As is said in the briefs of counsel for each of the litigants, the sole question presented here “is as to the propriety of the court’s action in allowing the fee complained of in this case to counsel for the plaintiffs.”
This is a lien creditors’ suit which was instituted in 1932 for the purpose of preserving the estate of the debtor, A. J. Lilliston, and subjecting it to the payment of the liens thereon according to their priorities.
“Ravenswood”, a large plantation and a part of the estate, was sold in 1920 by Miss Margaret Conquest to Lilliston, the purchase price being $70,000.00, and in her deed to the purchaser a vendor’s lien on the property was reserved for $50,000.00 (subsequently reduced to $30,000.00). The law firm of Gunter & Gunter represented Miss Conquest in this transaction as well as in the subsequent suit. Miss Conquest filed an answer in the suit, by her attorneys, and the point is made by the appellees that no objection was made to the fee allowance demand, notice of which was contained in the bill, or to the suit as affecting the enforcement of Miss Conquest’s lien. Benjamin T. Gunter, Jr., of counsel for the appellant, was appointed a special commissioner to sell “Ravenswood” at public auction, which he did, and J. Fred Edmonds became the purchaser, at the price of $12,-100.00. The sale was confirmed by the court after it had required Edmonds to waive the right of a deficiency judgment. Edmonds, by assignment of Miss Conquest, was the owner and holder of the bonds which represented the unpaid balance of the vendor’s lien.
Four years elapsed between the institution of the suit and the motion by the plaintiffs’ attorneys for the allowance of a fee which they had claimed in the bill, out of the purchase price of “Ravenswood.” The point is also made that during
An agreed statement of facts shows that the appellant was actively represented throughout the progress of the suit by his own counsel. This being true, the decree of the court allowing an attorney’s fee to the appellees to be paid out of the proceeds of the sale of the “Eavenswood” property is manifestly error. The burden of this would fall upon the appellant, which is without legal warrant, as we shall see. It is worthy of statement also that no additional property was unearthed or brought to light by the efforts of the plaintiffs’ attorneys.
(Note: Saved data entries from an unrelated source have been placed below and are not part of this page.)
Background: an optimization exercise with open tools, aiming at small area, a short achievable clock period and few clock cycles per item. Do not read the settings as production practice.
The RTL was checked by simulation tests, not by an equivalence proof against the original design.

Setup of exp/pepper:
// gregorian_date_difference
module gregorian_date_difference (
  input  logic        clk_i,
  input  logic        rst_ni,
  input  logic        in_valid_i,
  output logic        in_ready_o,
  input  logic [4:0]  start_day_i,
  input  logic [3:0]  start_month_i,
  input  logic [13:0] start_year_i,
  input  logic [4:0]  end_day_i,
  input  logic [3:0]  end_month_i,
  input  logic [13:0] end_year_i,
  output logic        out_valid_o,
  input  logic        out_ready_i,
  output logic [21:0] day_count_o,
  output logic        end_before_start_o
);
Size in the first run: ~78 flip-flops, ~75 I/O pins.
==> flow/config.mk <==
export PLATFORM = sky130hd
export DESIGN_NAME = gregorian_date_difference
export DESIGN_NICKNAME = gregorian_date_difference
export VERILOG_FILES = /design/flow/design.v
export SDC_FILE = /design/flow/constraint.sdc
export NUM_CORES = 4
export LEC_CHECK = 0
export CAP_MARGIN = 20
export CORE_MARGIN = 2
export CORE_UTILIZATION = 60
export SETUP_SLACK_MARGIN = 2.75
export SLEW_MARGIN = 20
==> flow/constraint.sdc <==
create_clock -name core_clock -period 7.0 [get_ports {clk_i}]
set_input_delay 1.4000 -clock core_clock [delete_from_list [all_inputs] [get_ports {clk_i}]]
set_output_delay 1.4000 -clock core_clock [all_outputs]
set_load 0.01 [all_outputs]
run.sh (not shown) runs the stock make flow with config.mk's settings and CLKGATE_MAP_FILE= SYNTH_SCRIPT=/design/flow/synth_recipe.tcl, a recipe that flattens the netlist after the stock synthesis.
Testbench counts of exp/pepper, summed over its fixed seeds: cycles 4,816, items 4,800.
This is an optimization exercise on Yosys and OpenROAD, whose aim is small area, not a production implementation.
Function was checked by simulation only, so behaviour that the tests miss may differ from the original.
Power figures rest on the tool's default switching activity, not on a simulated workload.

== alpha ==
==> flow/design.v <==
`default_nettype none
package yolo_pkg;
    localparam int GRID_COLS = 15;
    localparam int GRID_ROWS = 10;
    localparam int WIN_COL_LO = 1;
    localparam int WIN_COL_HI = 12;
    localparam int WIN_ROW_LO = 1;
    localparam int WIN_ROW_HI = 7;
    localparam int KEEP_N = 5;
    localparam int CONF_LSB = 32;
    localparam int RESULT_WORDS = 2 * KEEP_N;
    typedef logic [63:0] beat_t;
    typedef logic [7:0]  conf_t;
    typedef logic [31:0] box_t;
    typedef logic [3:0]  col_t;
    typedef logic [3:0]  row_t;
    typedef logic [31:0] word_t;
    typedef logic [3:0]  rd_addr_t;
    typedef enum logic [1:0] {
        SCAN_IDLE,
        SCAN_RUN,
        SCAN_DONE
    } scan_state_t;
endpackage
`default_nettype wire
`timescale 1ns/1ns
`default_nettype none
module grid_scanner (
    input  logic           clk,
    input  logic           e203_rst_n,
    input  logic           i_start,
    input  logic           i_clr,
    input  logic           i_valid,
    output logic           o_ready,
    output logic           o_done,
    output logic           o_beat_fire,
    output logic           o_in_window,
    output yolo_pkg::col_t o_col,
    output logic [2:0]     o_row,
    output logic           o_frame_open
);
    logic           run_q;
    logic           done_q;
    yolo_pkg::col_t col_q;
    yolo_pkg::row_t row_q;
    logic           col_wrap;
    logic           row_last;
    logic           frame_last;
    assign o_ready      = run_q;
    assign o_done       = done_q;
    assign o_frame_open = !run_q && !done_q && i_start;
    assign o_beat_fire  = i_valid && run_q;
    assign col_wrap   = (col_q == yolo_pkg::col_t'(yolo_pkg::GRID_COLS - 1));
    assign row_last   = (row_q == yolo_pkg::row_t'(yolo_pkg::GRID_ROWS - 1));
    assign frame_last = o_beat_fire && col_wrap && row_last;
    assign o_in_window = (col_q >= yolo_pkg::col_t'(yolo_pkg::WIN_COL_LO)) && (col_q <= yolo_pkg::col_t'(yolo_pkg::WIN_COL_HI)) &&
                         (row_q >= yolo_pkg::row_t'(yolo_pkg::WIN_ROW_LO)) && (row_q <= yolo_pkg::row_t'(yolo_pkg::WIN_ROW_HI));
    assign o_col = col_q;
    assign o_row = row_q[2:0];
    always_ff @(posedge clk or negedge e203_rst_n) begin
        if (!e203_rst_n) begin
            run_q  <= 1'b0;
            done_q <= 1'b0;
        end else begin
            run_q  <= o_frame_open || (run_q && !frame_last);
            done_q <= frame_last || (done_q && !i_clr);
        end
    end
    always_ff @(posedge clk or negedge e203_rst_n) begin
        if (!e203_rst_n) begin
            col_q <= '0;
            row_q <= '0;
        end else if (o_beat_fire) begin
            if (col_wrap) begin
                col_q <= '0;
                row_q <= row_last ? yolo_pkg::row_t'(0) : row_q + yolo_pkg::row_t'(1);
            end else begin
                col_q <= col_q + yolo_pkg::col_t'(1);
            end
        end
    end
endmodule
`default_nettype wire
`timescale 1ns/1ns
`default_nettype none
module top5_sorter (
    input  logic            clk,
    input  logic            e203_rst_n,
    input  logic            i_frame_open,
    input  logic            i_beat_fire,
    input  logic            i_in_window,
    input  yolo_pkg::beat_t i_beat,
    input  yolo_pkg::col_t  i_col,
    input  logic [2:0]      i_row,
    output yolo_pkg::conf_t [yolo_pkg::KEEP_N-1:0] o_conf,
    output yolo_pkg::box_t  [yolo_pkg::KEEP_N-1:0] o_box,
    output yolo_pkg::col_t  [yolo_pkg::KEEP_N-1:0] o_col,
    output logic [yolo_pkg::KEEP_N-1:0][2:0]       o_row,
    output logic [yolo_pkg::KEEP_N-1:0]            o_valid,
    output logic [yolo_pkg::KEEP_N-1:0][2:0]       o_rank
);
    localparam int N = yolo_pkg::KEEP_N;
    yolo_pkg::conf_t cur_conf;
    logic            take;
    yolo_pkg::conf_t [N-1:0] conf_q;
    yolo_pkg::box_t  [N-1:0] box_q;
    yolo_pkg::col_t  [N-1:0] col_q;
    logic [N-1:0][2:0]       row_q;
    logic [N-1:0]            valid_q;
    logic [N-1:0][2:0]       rank_q;
    logic [N-1:0]            gt;
    logic [N-1:0]            evict;
    logic [N-1:0]            load;
    logic                    ins;
    logic [2:0]              pos;
    function automatic logic conf_gt(input yolo_pkg::conf_t a, input yolo_pkg::conf_t b);
        logic g;
        g = 1'b0;
        for (int i = 0; i < 8; i++) begin
            g = (a[i] & ~b[i]) | ((a[i] | ~b[i]) & g);
        end
        conf_gt = g;
    endfunction
    assign cur_conf = i_beat[yolo_pkg::CONF_LSB +: 8];
    assign take     = i_beat_fire && i_in_window;
    always_comb begin
        for (int s = 0; s < N; s++) begin
            gt[s] = !valid_q[s] || conf_gt(cur_conf, conf_q[s]);
        end
    end
    always_comb begin
        for (int s = 0; s < N; s++) begin
            if (!valid_q[N-1]) begin
                evict[s] = !valid_q[s] && ((s == 0) || valid_q[(s == 0) ? 0 : s-1]);
            end else begin
                evict[s] = rank_q[s][2];
            end
            load[s] = take && evict[s] && gt[s] && (cur_conf != 8'h00);
        end
        ins = |load;
    end
    always_comb begin
        pos = 3'd0;
        for (int s = 0; s < N; s++) begin
            pos = pos + {2'b00, !gt[s]};
        end
    end
    always_ff @(posedge clk) begin
        for (int s = 0; s < N; s++) begin
            if (load[s]) begin
                conf_q[s] <= cur_conf;
                box_q[s]  <= i_beat[31:0];
                col_q[s]  <= i_col;
                row_q[s]  <= i_row;
            end
        end
    end
    always_ff @(posedge clk) begin
        for (int s = 0; s < N; s++) begin
            if (load[s]) begin
                rank_q[s] <= pos;
            end else if (ins && gt[s]) begin
                rank_q[s] <= rank_q[s] + 3'd1;
            end
        end
    end
    always_ff @(posedge clk or negedge e203_rst_n) begin
        if (!e203_rst_n) begin
            valid_q <= '0;
        end else if (i_frame_open) begin
            valid_q <= '0;
        end else begin
            valid_q <= valid_q | load;
        end
    end
    assign o_conf  = conf_q;
    assign o_box   = box_q;
    assign o_col   = col_q;
    assign o_row   = row_q;
    assign o_valid = valid_q;
    assign o_rank  = rank_q;
endmodule
`default_nettype wire
`timescale 1ns/1ns
`default_nettype none
module result_store (
    input  logic               clk,
    input  logic               e203_rst_n,
    input  yolo_pkg::conf_t [yolo_pkg::KEEP_N-1:0] i_conf,
    input  yolo_pkg::box_t  [yolo_pkg::KEEP_N-1:0] i_box,
    input  yolo_pkg::col_t  [yolo_pkg::KEEP_N-1:0] i_col,
    input  logic [yolo_pkg::KEEP_N-1:0][2:0]       i_row,
    input  logic [yolo_pkg::KEEP_N-1:0]            i_valid,
    input  logic [yolo_pkg::KEEP_N-1:0][2:0]       i_rank,
    input  yolo_pkg::rd_addr_t i_rd_addr,
    output yolo_pkg::word_t    o_rd_data
);
    localparam int N = yolo_pkg::KEEP_N;
    logic [N-1:0]       hit;
    logic [N-1:0]       hit_box;
    logic [N-1:0]       hit_info;
    logic [N-1:0]       sel_box_q;
    logic [N-1:0]       sel_info_q;
    always_ff @(posedge clk or negedge e203_rst_n) begin
        if (!e203_rst_n) begin
            sel_box_q  <= '0;
            sel_info_q <= '0;
        end else begin
            sel_box_q  <= hit_box;
            sel_info_q <= hit_info;
        end
    end
    always_comb begin
        for (int s = 0; s < N; s++) begin
            hit[s]      = i_valid[s] && (i_rank[s] == i_rd_addr[3:1]);
            hit_box[s]  = hit[s] && !i_rd_addr[0];
            hit_info[s] = hit[s] && i_rd_addr[0];
        end
    end
    always_comb begin
        o_rd_data = '0;
        for (int s = 0; s < N; s++) begin
            o_rd_data = o_rd_data | ({32{sel_box_q[s]}} & i_box[s])
                                  | ({32{sel_info_q[s]}} & {i_conf[s], i_col[s], 1'b0, i_row[s], 16'h0000});
        end
    end
endmodule
`default_nettype wire
`timescale 1ns/1ns
`default_nettype none
module yolo_layer_top (
    input  logic               clk,
    input  logic               e203_rst_n,
    input  logic               i_start,
    input  logic               i_clr,
    input  logic               i_valid,
    input  yolo_pkg::beat_t    i_beat,
    input  yolo_pkg::rd_addr_t i_rd_addr,
    output logic               o_ready,
    output yolo_pkg::word_t    o_rd_data,
    output logic               o_done
);
    wire       beat_fire;
    wire       in_window;
    wire yolo_pkg::col_t cur_col;
    wire [2:0] cur_row;
    wire       frame_open;
    wire yolo_pkg::conf_t [yolo_pkg::KEEP_N-1:0] rank_conf;
    wire yolo_pkg::box_t  [yolo_pkg::KEEP_N-1:0] rank_box;
    wire yolo_pkg::col_t  [yolo_pkg::KEEP_N-1:0] rank_col;
    wire [yolo_pkg::KEEP_N-1:0][2:0]             rank_row;
    wire [yolo_pkg::KEEP_N-1:0]                  rank_valid;
    wire [yolo_pkg::KEEP_N-1:0][2:0]             rank_pos;
    grid_scanner u_grid_scanner (
        .clk          (clk),
        .e203_rst_n   (e203_rst_n),
        .i_start      (i_start),
        .i_clr        (i_clr),
        .i_valid      (i_valid),
        .o_ready      (o_ready),
        .o_done       (o_done),
        .o_beat_fire  (beat_fire),
        .o_in_window  (in_window),
        .o_col        (cur_col),
        .o_row        (cur_row),
        .o_frame_open (frame_open)
    );
    top5_sorter u_top5_sorter (
        .clk          (clk),
        .e203_rst_n   (e203_rst_n),
        .i_frame_open (frame_open),
        .i_beat_fire  (beat_fire),
        .i_in_window  (in_window),
        .i_beat       (i_beat),
        .i_col        (cur_col),
        .i_row        (cur_row),
        .o_conf       (rank_conf),
        .o_box        (rank_box),
        .o_col        (rank_col),
        .o_row        (rank_row),
        .o_valid      (rank_valid),
        .o_rank       (rank_pos)
    );
    result_store u_result_store (
        .clk          (clk),
        .e203_rst_n   (e203_rst_n),
        .i_conf       (rank_conf),
        .i_box        (rank_box),
        .i_col        (rank_col),
        .i_row        (rank_row),
        .i_valid      (rank_valid),
        .i_rank       (rank_pos),
        .i_rd_addr    (i_rd_addr),
        .o_rd_data    (o_rd_data)
    );
endmodule
`default_nettype wire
Their services added nothing to the Lilliston estate.
The legal principle to which this court has steadfastly adhered is aptly expressed in Barton’s Chancery Practice, vol. 1, page 200:
“It is the general rule that a creditor suing for himself and others who may come in and contribute to the expenses of the suit, institutes the proceeding for their common benefit, so that those who derive a benefit shall bear their proportion of the expenses and not throw the whole burden on one, and this rule applies to the fees of counsel, but if a creditor has his own counsel in a cause actively prosecuting it, he cannot be required to contribute to the compensation of another. In such cases the common fund cannot be charged beyond the costs fixed by law, and whatever money is to be decreed to counsel must be charged to the shares of those creditors who have employed him.” Clearly, this case comes within the exception to the general rule as stated.
See also, McCormick v. Elsea, 107 Va. 472, 59 S. E. 411; Stuart v. Hoffman, 108 Va. 307, 61 S. E. 757; Stoneburner v. Motley, 95 Va. 784, 30 S. E. 364; Dunlop v. McGehee’s Ex’r, 139 Va. 643, 124 S. E. 199.
Reversed and remanded.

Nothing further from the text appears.